<<<<
**config.mk**
```make
export PLATFORM = sky130hd
export DESIGN_NAME = adder_arbiter
export DESIGN_NICKNAME = d
export VERILOG_FILES = /design/src/rtl/adder_arb_pkg.sv /design/src/rtl/adder.sv /design/src/rtl/adder_arbiter_rr_picker.sv /design/src/rtl/adder_arbiter.sv
export SDC_FILE = /design/constraint.sdc
export NUM_CORES = 1
export LEC_CHECK = 0
export ABC_AREA = 1
export CAP_MARGIN = 15
export CORE_AREA = 2 2 129 131
export CTS_CLUSTER_DIAMETER = 120
export DETAILED_ROUTE_END_ITERATION = 16
export DIE_AREA = 0 0 131 133
export HOLD_SLACK_MARGIN = 0.1
export PLACE_DENSITY = 0.72
export SLEW_MARGIN = 20
export SYNTH_ARGS = -nofsm -noshare
export SYNTH_HDL_FRONTEND = slang
export SYNTH_SLANG_ARGS = --single-unit
```
**constraint.sdc**
```tcl
create_clock -name clk -period 7.1 [get_ports clk]
set_input_delay 2.13 -clock clk [delete_from_list [all_inputs] [get_ports clk]]
set_output_delay 2.13 -clock clk [all_outputs]
set_load 0.02 [all_outputs]
```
>>>>
### Activity
Where the word "constraint" is present in a line of the listing, copy that line.

### Written response
export SDC_FILE = /design/constraint.sdc
**constraint.sdc**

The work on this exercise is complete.